Set down exactly the lines below, starting at the one that contains "Testbench counts, summed" and ending at the one that contains "Largest net degree", with both of those lines included and nothing else.

Provided data -

────

This design comes from an exercise in tuning for small area, a short achievable clock period and few clock cycles on the open sky130 flow, not from production work. The RTL was checked by simulation tests, not by an equivalence proof against the original design. Power figures rest on the tool's default switching activity, not on a simulated workload.

## flow/design.v (module list and top-level ports; edited modules follow where they fit)
// module gefd: 683 lines
// module sq_a: 741 lines
// module sq_d: 753 lines
module gefd (
    input  wire        clk,
    input  wire        rst,
    input  wire        in_valid,
    input  wire [2:0]  in_kind,
    input  wire [3:0]  in_addr,
    input  wire [32:0] in_data,
    output wire        in_ready,
    output reg         tx_valid,
    output wire [7:0]  tx_data,
    output reg         err_valid,
    output reg  [2:0]  err_code,
    output reg  [15:0] err_info,
    output reg         cell_valid,
    output reg  [31:0] cell_data,
    output reg         frame_valid,
    output reg         frame_occ,
    output reg         frame_mot,
    output reg  [31:0] frame_cnt,
    output reg  [15:0] frame_n,
    output reg         trig_valid,
    output reg  [31:0] trig_cnt
);
  // ...
==> flow/run.sh <==
#!/bin/bash
# synth_recipe.tcl (not shown) runs the flow's synth.tcl, then flattens the netlist and writes it again
# the make line also repeats each setting of config.mk as NAME=value (left out here)
make -C /OpenROAD-flow-scripts/flow DESIGN_CONFIG=/design/flow/config.mk WORK_HOME=/design/flow/orfs CLKGATE_MAP_FILE= SYNTH_SCRIPT=/design/flow/synth_recipe.tcl finish
==> flow/config.mk <==
export PLATFORM = sky130hd
export DESIGN_NAME = gefd
export DESIGN_NICKNAME = gefd
export VERILOG_FILES = /design/flow/design.v
export SDC_FILE = /design/flow/constraint.sdc
export NUM_CORES = 8
export LEC_CHECK = 0
export CAP_MARGIN = 20
export CORE_MARGIN = 2
export CORE_UTILIZATION = 40
export CTS_BUF_LIST = sky130_fd_sc_hd__clkbuf_4 sky130_fd_sc_hd__clkbuf_8
export CTS_CLUSTER_SIZE = 40
export SLEW_MARGIN = 20
==> flow/constraint.sdc <==
create_clock -name core_clock -period 18.0 [get_ports {clk}]
set_input_delay 3.6000 -clock core_clock [delete_from_list [all_inputs] [get_ports {clk}]]
set_output_delay 3.6000 -clock core_clock [all_outputs]
set_load 0.01 [all_outputs]
==> summary.md, run 1 <==
| Metric | Value |
|---|---|
| Period minus WS final | `6.18 ns` |
| Slowest-stage cell, CP | `clkdlybuf4s50_1` |
| Router iterations before antenna repair | `8` |
| Yosys warns | `1` |
| Cell taking the most area after synthesis | `dfxtp_1` |
| Max-cap viol count | `0` |
| NonClk Buf Share | `~1.3%` |
| Logic pwr share | `under 10%` |
| Worst VDD drop | `between 90 and 100 uV` |
| P_leak | `98.8 nW` |
| Htree depth | `7` |
| Seq pwr share | `between 50 and 60%` |
| Placed Area | `about 230,000 sq um` |
| Clock sink total | `between 6,000 and 7,000` |
| Number of port buffers | `approximately 180` |
| Start point of the worst hold path | `srv[1863]` |
| Status | `timing/DRC/antenna clean` |
| Synth Register Bits | `6,708` |
| Layout cells sized above 1 | `approximately 18%` |
| Launching point of the worst reg2reg path | `q_i[0]` |
| Worst setup path end | `frame_n[0]` |
| DP Wirelength | `319 mm` |
| Final clock-cell share | `between 8 and 9%` |
| Crit Reg-Reg Endpoint | `sa` |
| Final instance area | `around 250,000 sq um` |
| Slew margin rel. | `22.7%` |
| Slowest stage delay, CP | `~0.67 ns` |
| Synth Area in XOR/XNOR | `2.19%` |
| GRT Util Overall | `roughly 18%` |
| Seq. pwr | `approximately 16 mW` |
Testbench counts, summed over its fixed seeds: cycles 58,000.
==> run 2, diff against run 1 <==
--- a/flow/config.mk
+++ b/flow/config.mk
@@ -9,5 +9,3 @@
 export CORE_MARGIN = 2
 export CORE_UTILIZATION = 40
-export CTS_BUF_LIST = sky130_fd_sc_hd__clkbuf_4 sky130_fd_sc_hd__clkbuf_8
-export CTS_CLUSTER_SIZE = 40
 export SLEW_MARGIN = 20
==> summary.md, run 2 <==
| Metric | Value |
|---|---|
| Setup TNS | `0 ns` |
| Biggest regs | `prv (2048), srv (2048), ab (1024)` |
| DR iter-0 viols | `approximately 8,300` |
| Initial Util | `40.2%` |
| # DRC | `0` |
| Buffer levels on the longest clock path | `4` |
| Root buffer cell | `clkbuf_16` |
| Distinct cell type count after synthesis | `approximately 100` |
| Crit path buf inv count | `1` |
| Core ar. | `537,000 sq um` |
| Final hold violation count | `0` |
| Logic pwr share | `2.0% (about the same)` |
| Register area share after synthesis | `68.6%` |
| Synth Register Bits | `6,708 (unchanged)` |
| HP Class | `reg -> reg` |
| Slowest-stage cell, CP | `clkdlybuf4s50_1` |
| Fin crit share | `32.6%` |
| Cts repair resizes | `0` |
| Status | `timing/DRC/antenna clean` |
| Asr flop ratio synth | `0%` |
| Worst VDD drop | `108 uV (+17%)` |
| Grt total ovfl | `0` |
| Internal power | `roughly 24 mW` |
| Routed wire length | `477 mm` |
| Initial antenna violation count | `30` |
| Area of the multi-input gates | `63,000 sq um` |
| Number of port buffers | `184 (unchanged)` |
| Htree depth | `6 (-1)` |
| Total number of vias | `approximately 110k` |
| Reg clk slew, reported paths | `approximately 0.060 ns` |
| Largest net degree at the start of global routing | `~130` |
| Dpl cells | `approximately 22,000` |
| Post-Syn Area | `approximately 220,000 sq um` |
| Clock sink total | `6,708 (unchanged)` |
| First-pass GRT wire length | `a little over 700 mm` |
| Fill count | `47,000` |
| Layout cells sized above 1 | `14.0% (-4.0 points)` |
| Buffer count from post-CTS setup fixing | `0` |
| Crit path kind | `reg -> out` |
| Synth top cells by count | `dfxtp_1, edfxtp_1, nor2_1, inv_1, nand2_1` |
| Area contributors post-synth | `dfxtp_1, edfxtp_1, mux4_2, fa_1, mux2_2` |
| Slew @ Worst Pin | `~1.2 ns` |
| Fin cells | `23,600` |
| Cell taking the most area after synthesis | `dfxtp_1` |
| DIE WIDTH | `738 microns` |
| Clk pwr share | `~46%` |
| Switching pwr | `roughly 6 mW` |
| WHS Path Cells | `0` |
| Delay-heaviest family, CP | `buffers and inverters` |
| Max-cap viol count | `0 (unchanged)` |
| CTS tree | `done` |
| Antenna violation net count after detailed routing | `0` |
| Syn_area_per_cell | `about 14 sq um` |
| Slowest stage delay, CP | `0.64 ns (-0.03 ns)` |
| Placed Area | `226,000 sq um (unchanged)` |
| CP cell instances | `clkdlybuf4s50_1` |
| EDFF count, synth | `1,360` |
| Die ar. | `between 500,000 and 600,000 sq um` |
| GRT Util Overall | `17.1% (-0.43 points)` |
| P_leak | `98.1 nW (-0.74%)` |
| Top FF cell, synth | `dfxtp_1` |
| Pwr dens | `between 100 and 150 nW/um^2` |
| WP depth | `1` |
| Final instance area | `248,000 sq um (+0.17%)` |
| Number of global-route vias before repair | `114,000` |
| Sw frac | `~21%` |
| CP Data Arrival Time | `2.28 ns` |
| Vias/cell | `about 5` |
| Commonest non-fill, non-tap cell in the layout | `dfxtp_1` |
| Worst skew pair latency | `1.09 ns` |
| Final setup viols | `0` |
| Startpoint Class | `flip-flop` |
| Critical path fanouts, max | `1` |
| GPL Wtd Cong | `approximately 0.9` |
| Yosys warns | `1 (unchanged)` |
| Seq pwr share | `51.6% (-1.4 points)` |
| Worst R2R Path Depth | `18` |
| Yosys top cell area share | `roughly half` |
| Routed WL per cell | `between 20 and 25 microns` |
| Router iterations before antenna repair | `10 (+2)` |
| Setup crit end kind | `primary output` |
| Storage cell area | `148,000 sq um` |
| CTS buffer count | `roughly 650` |
| Commonest non-fill, non-tap cells in the layout | `dfxtp_1, edfxtp_1, nor2_1, inv_1, clkbuf_16` |
| Most frequent cell after synthesis | `dfxtp_1` |
| # rows | `between 200 and 300` |
| Period minus WS final | `5.88 ns (-0.306 ns)` |
| RSZ-0062 raised after global routing | `false` |
| CTS Hold Bufs | `0` |
| Final Max Slew Viols | `0` |
| WP data required | `between 10 and 15 ns` |
| Worst Skew | `about 0.090 ns` |
| Slew margin rel. | `18.3% (-4.5 points)` |
| Synthesis-to-layout area growth | `15.0%` |
| Fmax | `170 MHz` |
| Die height | `around 740 microns` |
| Top Ports | `between 150 and 200` |
| Nets@finish | `16,800` |
| DP Wirelength | `319 mm (unchanged)` |
| Gate Count Post-Synth | `roughly 15,000` |
==> run 2: cell counts after synthesis <==
Identical to the previous run, type by type.
==> run 2: kinds of logic (layout without fill, tap and decap cells) <==
group	count (synthesis)	in the layout	share of synthesized area, %
multiplexers	1160	1160	7.71
AND/OR/NAND/NOR	2914	2914	6.74
other	2	19	0.00348
XOR/XNOR	540	540	2.19
AO/OA/AOI/OAI	1905	1905	5.76
adder cells (fa/ha/maj)	936	936	6.73
buffers and inverters	1297	2210	2.30
flip-flops	6708	6708	68.6
==> run 2: layout make-up <==
cell class,count,share of cell area [%]
well taps,7181,3.62
diodes,14,0.0141
flip-flops and latches,6708,59.6
multi-input cells,7460,25.4
inverters,672,1.02
repair buffers,356,1.28
clock inverters,262,1.48
clock buffers,920,7.55
==> run 2: metrics by stage <==
| stage | hold WS [ns] | power, mW | setup WS, ns | utilization [%] |
|---|---|---|---|---|
| 2_1_floorplan | 0.310 | 16.2 | 13.19 | - |
| 3_3_place_gp | 0.310 | 16.4 | 11.96 | 42.0 |
| 3_5_place_dp | 0.312 | 16.4 | 11.97 | 42.0 |
| 4_1_cts | 0.289 | 30.3 | 12.02 | 46.2 |
| 5_1_grt | 0.292 | 30.9 | 11.97 | 46.2 |
| 6_report | 0.289 | 29.9 | 12.12 | 46.2 |
==> run 2: power groups by stage <==
stage	clock network, mW	registers, mW	logic (mW)
6_report	13.9	15.5	0.584
5_1_grt	14.8	15.5	0.635
4_1_cts	14.2	15.5	0.591
3_5_place_dp	0	15.8	0.588
3_3_place_gp	0	15.8	0.582
2_1_floorplan	0	15.8	0.408
==> run 2: worst paths after layout <==
| kind | start | end | slack, ns |
|---|---|---|---|
| setup reg to reg | q_i[0] | sa | 12.31 |
| hold / removal | prv[121] | prv[153] | 0.29 |
| hold reg to reg | prv[121] | prv[153] | 0.29 |
| setup / recovery | frame_n[1] | frame_n[1] | 12.12 |
==> run 2: layer usage <==
metal	part of all wire, %	global-route usage [%]	vias to the layer above
met1	46	24.0	56800
met5	0.012	0	-
met4	2.8	4.99	8
met3	5.8	2.78	807
met2	46	27.4	2850
li1	-	-	54300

────

Task answer -
Testbench counts, summed over its fixed seeds: cycles 58,000.
==> run 2, diff against run 1 <==
--- a/flow/config.mk
+++ b/flow/config.mk
@@ -9,5 +9,3 @@
 export CORE_MARGIN = 2
 export CORE_UTILIZATION = 40
-export CTS_BUF_LIST = sky130_fd_sc_hd__clkbuf_4 sky130_fd_sc_hd__clkbuf_8
-export CTS_CLUSTER_SIZE = 40
 export SLEW_MARGIN = 20
==> summary.md, run 2 <==
| Metric | Value |
|---|---|
| Setup TNS | `0 ns` |
| Biggest regs | `prv (2048), srv (2048), ab (1024)` |
| DR iter-0 viols | `approximately 8,300` |
| Initial Util | `40.2%` |
| # DRC | `0` |
| Buffer levels on the longest clock path | `4` |
| Root buffer cell | `clkbuf_16` |
| Distinct cell type count after synthesis | `approximately 100` |
| Crit path buf inv count | `1` |
| Core ar. | `537,000 sq um` |
| Final hold violation count | `0` |
| Logic pwr share | `2.0% (about the same)` |
| Register area share after synthesis | `68.6%` |
| Synth Register Bits | `6,708 (unchanged)` |
| HP Class | `reg -> reg` |
| Slowest-stage cell, CP | `clkdlybuf4s50_1` |
| Fin crit share | `32.6%` |
| Cts repair resizes | `0` |
| Status | `timing/DRC/antenna clean` |
| Asr flop ratio synth | `0%` |
| Worst VDD drop | `108 uV (+17%)` |
| Grt total ovfl | `0` |
| Internal power | `roughly 24 mW` |
| Routed wire length | `477 mm` |
| Initial antenna violation count | `30` |
| Area of the multi-input gates | `63,000 sq um` |
| Number of port buffers | `184 (unchanged)` |
| Htree depth | `6 (-1)` |
| Total number of vias | `approximately 110k` |
| Reg clk slew, reported paths | `approximately 0.060 ns` |
| Largest net degree at the start of global routing | `~130` |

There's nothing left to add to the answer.